(Dataset excerpts)
-----
<file path="src/rtl/register_stimulus.sv">
// Drive-side sequencer for the 4-bit register harness: LOAD/SHL/SHR/ROTL/ROTR/HOLD rounds.
// Optional LFSR data source enabled by defining LFSR_DATA_EN.
module register_stimulus #(
   parameter int unsigned CYCLES_PER_PHASE = 8,
   parameter int unsigned ROUNDS           = 4,
   parameter logic [3:0]  SEED             = 4'b1011
) (
   input  logic       CLK,
   input  logic       RST,
   input  logic       START,
   output logic       ENB,
   output logic       DIR,
   output logic [1:0] MODE,
   output logic [3:0] D,
   output logic       S_IN,
   output logic [2:0] PHASE,
   output logic [3:0] ROUND,
   output logic       BUSY,
   output logic       DONE
);

   localparam int unsigned CW =
      (CYCLES_PER_PHASE > 1) ? $clog2(CYCLES_PER_PHASE) : 1;
   localparam logic [CW-1:0] LAST = CW'(CYCLES_PER_PHASE - 1);
   localparam logic [3:0] SEED_G = (SEED == 4'b0000) ? 4'b0001 : SEED;
   localparam logic [3:0] ROUNDS_W = 4'(ROUNDS);

   typedef enum logic [2:0] {
      S_IDLE = 3'd0,
      S_LOAD = 3'd1,
      S_SHL  = 3'd2,
      S_SHR  = 3'd3,
      S_ROTL = 3'd4,
      S_ROTR = 3'd5,
      S_HOLD = 3'd6,
      S_DONE = 3'd7
   } state_t;

   state_t        r_state;
   logic [CW-1:0] r_cnt;
   logic [3:0]    r_round;
   logic [3:0]    r_data;
   logic [3:0]    r_ld;
   logic          r_enb;
   logic          r_dir;
   logic [1:0]    r_mode;
   logic [3:0]    r_d;
   logic          r_sin;
   logic          r_busy;
   logic          r_done;

   state_t        w_state_nxt;
   logic [CW-1:0] w_cnt_nxt;
   logic [3:0]    w_round_nxt;
   logic [3:0]    w_round_inc;
   logic [3:0]    w_data_nxt;
   logic [3:0]    w_ld_nxt;
   logic          w_end;
   logic          w_busy_cur;
   logic          w_enb;
   logic          w_dir;
   logic [1:0]    w_mode;
   logic [3:0]    w_d;
   logic          w_sin;
   logic          w_busy;
   logic          w_done;
   logic          w_shift_bit;

   assign w_end       = (r_cnt == LAST);
   assign w_round_inc = r_round + 4'd1;
   assign w_busy_cur  = (r_state != S_IDLE) && (r_state != S_DONE);

`ifdef LFSR_DATA_EN
   // x^4+x^3+1 Fibonacci LFSR, steps every busy cycle
   always_comb begin
      w_data_nxt = r_data;
      if (w_busy_cur)
         w_data_nxt = {r_data[2:0], r_data[3] ^ r_data[2]};
   end
   assign w_shift_bit = r_data[0];
`else
   always_comb begin
      w_data_nxt = r_data;
      if (r_state == S_LOAD)
         w_data_nxt = {r_data[2:0], r_data[3]};
   end
   assign w_shift_bit = ~w_cnt_nxt[0];
`endif

   always_comb begin
      w_state_nxt = r_state;
      w_round_nxt = r_round;
      unique case (r_state)
         S_IDLE: if (START) w_state_nxt = S_LOAD;
         S_LOAD: w_state_nxt = S_SHL;
         S_SHL:  if (w_end) w_state_nxt = S_SHR;
         S_SHR:  if (w_end) w_state_nxt = S_ROTL;
         S_ROTL: if (w_end) w_state_nxt = S_ROTR;
         S_ROTR: if (w_end) w_state_nxt = S_HOLD;
         S_HOLD: begin
            if (w_end) begin
               w_round_nxt = w_round_inc;
               w_state_nxt = (w_round_inc == ROUNDS_W) ? S_DONE : S_LOAD;
            end
         end
         S_DONE: if (!START) w_state_nxt = S_IDLE;
         default: w_state_nxt = S_IDLE;
      endcase
      if (w_state_nxt == S_IDLE)
         w_round_nxt = 4'd0;
      if (w_state_nxt != r_state)
         w_cnt_nxt = '0;
      else if (w_busy_cur && !w_end)
         w_cnt_nxt = r_cnt + CW'(1);
      else
         w_cnt_nxt = r_cnt;
   end

   // outputs are decoded from the upcoming state so they land with it
   always_comb begin
      w_enb    = 1'b0;
      w_dir    = 1'b0;
      w_mode   = 2'b00;
      w_d      = r_ld;
      w_sin    = 1'b0;
      w_busy   = 1'b1;
      w_done   = 1'b0;
      w_ld_nxt = r_ld;
      unique case (w_state_nxt)
         S_IDLE: w_busy = 1'b0;
         S_LOAD: begin
            w_enb    = 1'b1;
            w_mode   = 2'b11;
            w_d      = r_data;
            w_ld_nxt = r_data;
         end
         S_SHL: begin
            w_enb = 1'b1;
            w_sin = w_shift_bit;
         end
         S_SHR: begin
            w_enb  = 1'b1;
            w_mode = 2'b01;
            w_sin  = w_shift_bit;
         end
         S_ROTL: begin
            w_enb  = 1'b1;
            w_mode = 2'b10;
         end
         S_ROTR: begin
            w_enb  = 1'b1;
            w_mode = 2'b10;
            w_dir  = 1'b1;
         end
         S_HOLD: begin
            w_mode = 2'b11;
            w_d    = ~r_data;
         end
         S_DONE: begin
            w_busy = 1'b0;
            w_done = 1'b1;
         end
         default: w_busy = 1'b0;
      endcase
   end

   always_ff @(posedge CLK) begin
      if (RST) begin
         r_state <= S_IDLE;
         r_cnt   <= '0;
         r_round <= 4'd0;
         r_data  <= SEED_G;
         r_ld    <= 4'h0;
         r_enb   <= 1'b0;
         r_dir   <= 1'b0;
         r_mode  <= 2'b00;
         r_d     <= 4'h0;
         r_sin   <= 1'b0;
         r_busy  <= 1'b0;
         r_done  <= 1'b0;
      end else begin
         r_state <= w_state_nxt;
         r_cnt   <= w_cnt_nxt;
         r_round <= w_round_nxt;
         r_data  <= w_data_nxt;
         r_ld    <= w_ld_nxt;
         r_enb   <= w_enb;
         r_dir   <= w_dir;
         r_mode  <= w_mode;
         r_d     <= w_d;
         r_sin   <= w_sin;
         r_busy  <= w_busy;
         r_done  <= w_done;
      end
   end

   assign ENB   = r_enb;
   assign DIR   = r_dir;
   assign MODE  = r_mode;
   assign D     = r_d;
   assign S_IN  = r_sin;
   assign PHASE = r_state;
   assign ROUND = r_round;
   assign BUSY  = r_busy;
   assign DONE  = r_done;

endmodule
</file>
<file path="config.mk">
export PLATFORM = sky130hd
export DESIGN_NAME = register_stimulus
export DESIGN_NICKNAME = d
export VERILOG_FILES = /design/src/rtl/register_stimulus.sv
export SDC_FILE = /design/constraint.sdc
export NUM_CORES = 1
export LEC_CHECK = 0
export ABC_AREA = 1
export ABC_CLOCK_PERIOD_IN_PS = 2500
export CAP_MARGIN = 20
export CORE_MARGIN = 4
export CORE_UTILIZATION = 40
export DETAILED_ROUTE_END_ITERATION = 7
export SETUP_SLACK_MARGIN = 0.02
export SYNTH_ARGS = -nofsm -noshare
export SYNTH_HDL_FRONTEND = slang
export SYNTH_SLANG_ARGS = --single-unit
</file>
<file path="constraint.sdc">
create_clock -name CLK -period 2.5 [get_ports CLK]
set_input_delay 0.5 -clock CLK [delete_from_list [all_inputs] [get_ports CLK]]
set_output_delay 0.5 -clock CLK [all_outputs]
set_load 0.005 [all_outputs]
</file>
Word level (Yosys, flattened, before mapping)

Cells that the tools add are included.

Flip-flop bits (word level): 29
Latch bits: 0
Memory bits (writable): 0
Bits in read-only memories: 0
Logic and storage cells: 68
Memories: 0

Add/sub/neg operators: 2
Multiply operators: 0
Div/mod/pow operators: 0
Order comparisons: 0
Eq/ne operators: 18
Shifts and indexed selects: 0
Muxes and demuxes: 17
Bitwise operators: 3
Reduce and logical (&&, ||, !) cells: 15

Operators by type and width:

| kind                                                | count |
|---|---|
| equality test 3 bit, second input constant          | 9 |
| two-way mux 3 bit                                   | 8 |
| one-hot mux 3 bit (8 select lines)                  | 1 |
| OR reduction 2 bit                                  | 7 |
| equality test 3 x 2 -> 1 bit, second input constant | 4 |
| one-hot mux 4 bit (2 select lines)                  | 1 |
| equality test 3 x 1 -> 1 bit, second input constant | 2 |
| zero test 3 bit                                     | 2 |
| two-way mux 1 bit                                   | 6 |
| one-hot mux 2 bit (3 select lines)                  | 1 |
| OR reduction 5 bit                                  | 1 |
| adder 4 x 1 -> 4 bit, second input constant         | 1 |
| equality test 4 x 3 -> 1 bit, second input constant | 1 |
| inverter 4 bit                                      | 1 |
| adder 3 x 1 -> 3 bit, second input constant         | 1 |
| != test 3 bit                                       | 1 |
| != test 3 bit, second input constant                | 1 |
| nonzero test 3 bit                                  | 1 |
| logical AND 1 bit                                   | 2 |
| inverter 1 bit                                      | 2 |
| AND reduction 2 bit                                 | 1 |
| zero test 1 bit                                     | 1 |

Depth between registers and ports, before layout

Gate-level depths: netlist of the first run.

Word-level depth: 9
Gate-level depth with buffers: 15
Mapped depth without buffers: 15

Least setup slack after synthesis of the first run

No wires, ideal clock.

Path type: register to register
Start point: register r_cnt[0]
End point: register r_d[0], in the netlist D[0]
Library setup time: 0.128 ns
Arrival time: 1.666 ns
Path slack: 0.706 ns
Stages on the path, launching flop included: 14
Clock period less this slack: 1.794 ns
Cells stage by stage: dfxtp_1 -> ha_1 -> ha_1 -> buf_2 -> nor2_2 -> nand3_2 -> o211ai_2 -> o21ai_4 -> inv_2 -> nand3_4 -> nand2_4 -> nor2_1 -> nor2_1 -> nor2_1

Word-level cells in the longest chain between the ends: 5

Ends and longest elaborated chain:

| item                                                                | line | RTL |
|---|---|---|
| from (decl)                                                         | 40   | `logic [CW-1:0] r_cnt;` |
| from (signal assigned)                                              | 183  | `r_cnt <= w_cnt_nxt;` |
| equality test 3 bit (*)                                             | 69   | `assign w_end = (r_cnt == LAST);` |
| two-way mux 3 bit (on tied branches)                                | --   |  |
| one-hot mux 3 bit (8 select lines) (*)                              | 93   | `unique case (r_state)` |
| equality test 3 bit or equality test 3 x 1 -> 1 bit (tied branches) | 129  | `unique case (w_state_nxt)` |
| one-hot mux 4 bit (2 select lines) (*)                              | 129  |  |
| to (signal assigned)                                                | 190  | `r_d <= w_d;` |
| to (decl)                                                           | 47   | `logic [3:0] r_d;` |

Every way passes the cells marked *; elsewhere a longest branch is shown, timed or not.
A chain may end at the register's enable or synchronous reset.

Final worst setup path of the first run

Start point: register r_state[0], in the netlist PHASE[0]
End point: output port PHASE[0]

RTL lines:

| item                   | line | RTL |
|---|---|---|
| from (decl)            | 39   | `state_t r_state;` |
| from (signal assigned) | 182  | `r_state <= w_state_nxt;` |
| to (decl)              | 16   | `output logic [2:0] PHASE,` |

No word-level cell between the ends.

==> impl_metrics.tcl, run 1 <==
set metrics [dict create \
    run_status "complete, no violations" \
    cp.required_ns 2.00 \
    avgViaCountPerCell 4.77 \
    cts-buffers-inserted 5 \
    synthDominantAreaCellType "dfxtp_1" \
    post_synth.cell_area_avg_sq_um 7.99 \
    setup-tns-final_ns 0 \
    antenna_found_initial 0 \
    clock_power_share_pct 31.0 \
    crit_slowest_cell "dfxtp_1" \
    max_cap_violations 0 \
    slew-limit-headroom_pct 64.6 \
    antenna_violating_nets_post_route 0 \
    design.die.area_sq_um 4500 \
    gp_routability_congestion 0.786 \
    p_sw_share_pct 29.8 \
    crit_fanout 12 \
    grt_overflow_total 0 \
    via_count 1179 \
    rsz0062_at_grt "false" \
    hold_buffers 0 \
    die_width_um 67.1 \
    detail_route.wl_per_cell_um 11.5 \
    syn_to_final_growth_pct 23.6 \
    num-nets-final 207 \
    tritoncts "yes" \
    htreeDepth 2 \
    antennaDiodeCount 0 \
    grt_pass1_wl_mm 4.55 \
    floorplan.initialDensity_pct 41.6 \
    postSynth.asyncResetShare_pct 0 \
    core_area_sq_um 3360 \
    chipHeight_um 67.1 \
    power_density_nw_per_um2 749 \
    p_sw_mw 0.385 \
    worstSetupStartpointType "register" \
    grt_pass1_vias 1020 \
    netlist_top_cells_area "dfxtp_1, nand2_1, nor2_1, inv_1, ha_1" \
    post_cts.repair.setup_buffers 0 \
    drt_first_pass_iters 5 \
    cts.repair.resized 0 \
    timing_hold_violations_final 0 \
    final.period_utilization_pct 84.1 \
    clk_pin_slew_worst_paths_ns 0.09 \
    cp_cell_sequence "clkdlybuf4s50_1" \
    postSynthCellCount 175 \
    detail_route.iter0.violations 41 \
    cts_root_buf "clkbuf_4" \
    arrival_ns 1.60 \
    detailed_route_wl_mm 2.85 \
    place.detailed.hpwl_mm 2.18 \
    post-route-drc-count 0 \
    post_route_cells_drive_above_1_share_pct 16.4 \
    largest_net_degree_at_the_start_of_global_routing 13 \
    power.share.combinational_pct 25.6 \
    design.portCount 21 \
    cts.path.max_buffers 2 \
    synth_common_cells "nand2_1, dfxtp_1, nor2_1" \
    synth-main-ff-cell "dfxtp_1" \
    critical_path.max_stage_delay_ns 0.66 \
    clock_latency_ns 0.33 \
    sequentialPowerShare_pct 43.5 \
    final_period_minus_worst_setup_slack_ns 2.10 \
    synth-warning-count 0 \
    fmaxAchievable_mhz 476 \
    grt_util_all_layers_pct 13.8 \
    power.leakage_nw 0.766 \
    setup-violations-final 0 \
    worst_setup_path_end_kind "output pin" \
    synth.yosys.seq_area_share_pct 41.5 \
    yosys.area.top_type_share_pct 41.5 \
    synth_cell_types 33 \
    synth_nets 182 \
    worst_clock_skew_ns 0.00461 \
    place_worst_setup_slack_ns 0.322 \
    setup_ws_ns 0.398 \
    synthesis.area_sq_um 1400 \
    max-vdd-ir-drop_mv 0.355 \
    critical_setup_path_class "reg2out" \
    max_transition_viols_final 0 \
    crit_buf_inv 1 \
    p_int_mw 0.909 \
    ys_seq_elements 29 \
    critical_path.top_delay_family "flip-flops" \
    num_rows 21 \
    cts.sinks 29 \
    buffer_ports.inserted 20 \
    tightest_pin_transition_ns 0.530 \
    leading_cell_type_by_number_of_instances_after_synthesis "nand2_1" \
    synth_enable_flop_cells 0 \
    worstHoldPathType "reg2reg" \
]
-- power groups by stage --
| stage | Combinational, mW | Sequential, mW | Clock, mW |
|---|---|---|---|
| 3_3_place_gp | 0.327 | 0.571 | 0 |
| 5_1_grt | 0.369 | 0.569 | 0.433 |
| 4_1_cts | 0.335 | 0.563 | 0.410 |
| 3_5_place_dp | 0.333 | 0.573 | 0 |
| 6_report | 0.331 | 0.562 | 0.401 |
| 2_1_floorplan | 0.225 | 0.564 | 0 |
-- logic make-up (layout without fill, tap and decap cells) --
logic type | Yosys count | after routing | synth area share, %
simple gates | 89 | 89 | 33.6
flops | 29 | 29 | 41.5
buf+inv | 28 | 54 | 8.23
compound gates | 20 | 20 | 9.76
fa+ha+maj | 4 | 4 | 3.58
xor+xnor | 3 | 3 | 1.88
mux | 2 | 2 | 1.43
-- sequential cells by signal, summed over array words and instances (netlist names), 2 cells and up --
register,cells
ROUND,4
PHASE,3
D,4
r_data,4
r_ld,4
MODE,2
r_cnt,3
-- final timing paths --
check | from | endpoint | slack, ns | cells after the start
worst max register to register | r_cnt[0] | ROUND[1] | 0.45 | 11
worst min register to register | r_ld[1] | r_ld[1] | 0.47 | 2
worst min-delay path | r_ld[1] | r_ld[1] | 0.47 | 2
worst max-delay path | PHASE[0] | PHASE[0] | 0.40 | 1
-- final cells by class --
| class | instances | area (sq um) |
|---|---|---|
| multi-input cells | 118 | 702 |
| clock buffers | 7 | 55.1 |
| fillers | 356 | 1640 |
| inverters | 25 | 95.1 |
| clock inverters | 1 | 30.0 |
| repair buffers | 21 | 208 |
| well taps | 46 | 57.6 |
| flip-flops and latches | 29 | 581 |
-- cell usage in the layout (no fill, tap or decap), drive strengths merged, types with 4 or more instances in the layout --
master,n
a21oi,10
clkbuf,7
clkdlybuf4s50,20
dfxtp,29
ha,4
inv,23
nand2,36
nand3,13
nand4,4
nor2,33
o211ai,4
o21ai,4
-- stage by stage --
stage / instances / util, % / hold slack, ns / cell area (sq um) / power, mW
CTS: 247 / 51.4 / 0.475 / 1730 / 1.31
finish: 247 / 51.4 / 0.472 / 1730 / 1.29
floorplan: 175 / - / 0.441 / 1400 / 0.790
detailed placement: 239 / 48.8 / 0.460 / 1640 / 0.906
global placement: 239 / 48.8 / 0.457 / 1640 / 0.898
global route: 247 / 51.4 / 0.498 / 1730 / 1.37
-- per-layer routing --
metal  global-route usage, %  part of all wire [%]
met3                    5.40                   7.1
met5                       0                     0
met1                    17.9                    48
met4                    9.11                   2.4
met2                    18.5                    42
-- worst register-to-register path, stage by stage, from the launching register on --
cell and delay [ns]:
dfxtp_1 0.36, ha_1 0.15, ha_1 0.32, inv_1 0.13, nor2_2 0.15, nor2_1 0.11, inv_2 0.08, nand4_4 0.13
nand2_1 0.10, inv_2 0.04, nor2_2 0.26, a21oi_1 0.09
No activity file was read; power rests on OpenSTA's default activity.
==> run 2, diff against run 1 <==
--- a/config.mk
+++ b/config.mk
@@ -6,7 +6,7 @@
 export NUM_CORES = 1
 export LEC_CHECK = 0
 export ABC_AREA = 1
-export ABC_CLOCK_PERIOD_IN_PS = 2500
+export ABC_CLOCK_PERIOD_IN_PS = 1700
 export CAP_MARGIN = 20
 export CORE_MARGIN = 4
 export CORE_UTILIZATION = 40
==> constraint.sdc (replaced) <==
create_clock -name CLK -period 1.7 [get_ports CLK]
set_input_delay 0.34 -clock CLK [delete_from_list [all_inputs] [get_ports CLK]]
set_output_delay 0.34 -clock CLK [all_outputs]
set_load 0.005 [all_outputs]
==> run 2 against run 1 <==
Critical path depth rose by 11; the flow now finishes with violations (negative setup slack); sequential power grew 45%; largest power group unchanged; total power up 46%; clock skew rose by 0.0048 ns.
==> impl_metrics.tcl, run 2 (synthesis gave the netlist of run 1 again) <==
set metrics [dict create \
    run_status "complete, but fails checks" \
    violations_in_the_final_reports "negative setup slack" \
    drt_first_pass_iters 4 \
    met3_wirelength_um 114 \
    power_density_nw_per_um2 880 \
    place.detailed.hpwl_mm 2.38 \
    place_worst_setup_slack_ns -0.249 \
    timing_hold_violations_final 0 \
    worst_setup_path_end_kind "register" \
    tritoncts "yes" \
    setup-violations-final 15 \
    cts-buffers-inserted 5 \
    fillCellCount 316 \
    layout_commonest_cell "buf_4" \
    design.portCount 21 \
    arrival_ns 1.97 \
    buffer_ports.inserted 20 \
    grt_pass1_wl_mm 5.40 \
    highest-signal-layer "met4" \
    timing.critical_path.mode_cell "nor2_1" \
    fmaxAchievable_mhz 571 \
    layout.cells.most_common_list "buf_4, nand2_1, dfxtp_1" \
    finalHoldWorstSlack_ns 0.465 \
    multi_input_comb_area_sq_um 860 \
    final_util_pct 63.8 \
    critical_setup_path_class "reg2reg" \
    min_path_cells 2 \
    grt_overflow_total 0 \
    grt_pass1_vias 1261 \
    critical_path.max_stage_delay_ns 0.36 \
    worstSetupStartpointType "register" \
    max_transition_viols_final 0 \
    via_count 1291 \
    antenna_violating_nets_post_route 0 \
    crit_fanout 5 \
    wl_met2_mm 1.76 \
    post-route-drc-count 0 \
    largest_net_degree_at_the_start_of_global_routing 10 \
    cp_cell_sequence "ha_4 -> ha_4 -> buf_4 -> nand2_1 -> nand2_2 -> nand2_2 -> nor2_4 -> nand3_4 -> nand2_4 -> nor2_1 -> nor2_1 -> nor2_1" \
    core_area_sq_um 3360 \
    max_cap_violations 0 \
    grt_util_all_layers_pct 16.1 \
    floorplan.initialDensity_pct 41.6 \
    syn_to_final_growth_pct 53.6 \
    max-vdd-ir-drop_mv 0.543 \
    crit_slowest_cell "dfxtp_2" \
    setup_ws_ns -0.0512 \
    antennaDiodeCount 0 \
    avgViaCountPerCell 4.61 \
    post_route_cells_drive_above_1_share_pct 41.9 \
    antenna_found_initial 0 \
    htreeDepth 2 \
    final_period_minus_worst_setup_slack_ns 1.75 \
    worstHoldPathType "reg2reg" \
    r2r.worst_path.cells 12 \
    detailed_route_wl_mm 3.26 \
    cp.required_ns 1.92 \
    detail_route.iter0.violations 39 \
    chipHeight_um 67.1 \
    cts.sinks 29 \
    cts_root_buf "clkbuf_4" \
    power.leakage_nw 1.02 \
    worst_clock_skew_ns 0.00938 \
    rsz0062_at_grt "true" \
    area.sequential_sq_um 601 \
    gp_routability_congestion 0.804 \
    cts.path.max_buffers 2 \
    design.die.area_sq_um 4500 \
    hold_buffers 0 \
    detail_route.wl_per_cell_um 11.6 \
    clock_latency_ns 0.32 \
    clk_pin_slew_worst_paths_ns 0.09 \
    slew-limit-headroom_pct 72.6 \
    tightest_pin_transition_ns 0.406 \
    num-nets-final 240 \
    final.period_utilization_pct 103 \
    num_rows 21 \
    die_width_um 67.1 \
    wirelength_met1_mm 1.34 \
]
run 2: changes by cell type in the layout (fill, tap and decap cells not counted), moves of 5 or more:
cell / delta
nor2_4: +6
clkdlybuf4s50_1: -5
buf_4: +29
dlymetal6s2s_1: +5
nand2_1: -5
nand3_1: -5
nand2_2: +5
nor2_1: -6
dfxtp_1: -8
run 2: critical path, delay by kind of cell (launching register included):
family | cells | cell delay (ns)
adder cells (fa/ha/maj) | 2 | 0.31
AND/OR/NAND/NOR | 9 | 0.85
buffers and inverters | 1 | 0.11
flip-flops | 1 | 0.36
run 2: timing repair:
action,4_1_cts,5_1_grt
pin swaps,5,17
setup endpoints to repair,19,28
buffers inserted,4,5
resized for setup,15,33
run 2: per-stage QoR:
stage          total power, mW  instances  TNS, ns  area, sq um
5_1_grt                   2.03        280    -2.15         2150
2_1_floorplan             1.17        175        0         1440
6_report                  1.89        280   -0.513         2150
3_3_place_gp              1.41        264    -2.39         1870
4_1_cts                   1.84        275  -0.0630         1990
3_5_place_dp              1.42        264    -3.01         1870
run 2: cell type report:
cell class | instances | area share, %
clock buffer | 6 | 1.92
clock inverter | 2 | 0.466
inverter | 25 | 4.43
multi-input combinational | 118 | 40.0
sequential | 29 | 28.0
tap | 46 | 2.68
timing repair buffer | 54 | 22.5
run 2: power by group:
group	internal (mW)	switching (mW)	total, mW
clock	0.157	0.223	0.380
combinational	0.344	0.348	0.693
sequential	0.766	0.0499	0.816
run 2: final timing paths:
check / startpoint / endpoint / slack, ns
setup / recovery: r_cnt[1] / D[0] / -0.05
hold / removal: r_ld[0] / r_ld[0] / 0.47
setup reg to reg: r_cnt[1] / D[0] / -0.05
hold reg to reg: r_ld[0] / r_ld[0] / 0.47
run 2: layer usage:
metal | GRT usage, % | vias up
met5 | 0 | -
met4 | 7.85 | 0
met3 | 3.71 | 5
met2 | 29.0 | 15
met1 | 17.4 | 599
li1 | - | 672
-----
TO DO. Reading through the records above, report each line in which the string "level" is found.

RESULT.
Word level (Yosys, flattened, before mapping)
Flip-flop bits (word level): 29
Gate-level depths: netlist of the first run.
Word-level depth: 9
Gate-level depth with buffers: 15
Word-level cells in the longest chain between the ends: 5
No word-level cell between the ends.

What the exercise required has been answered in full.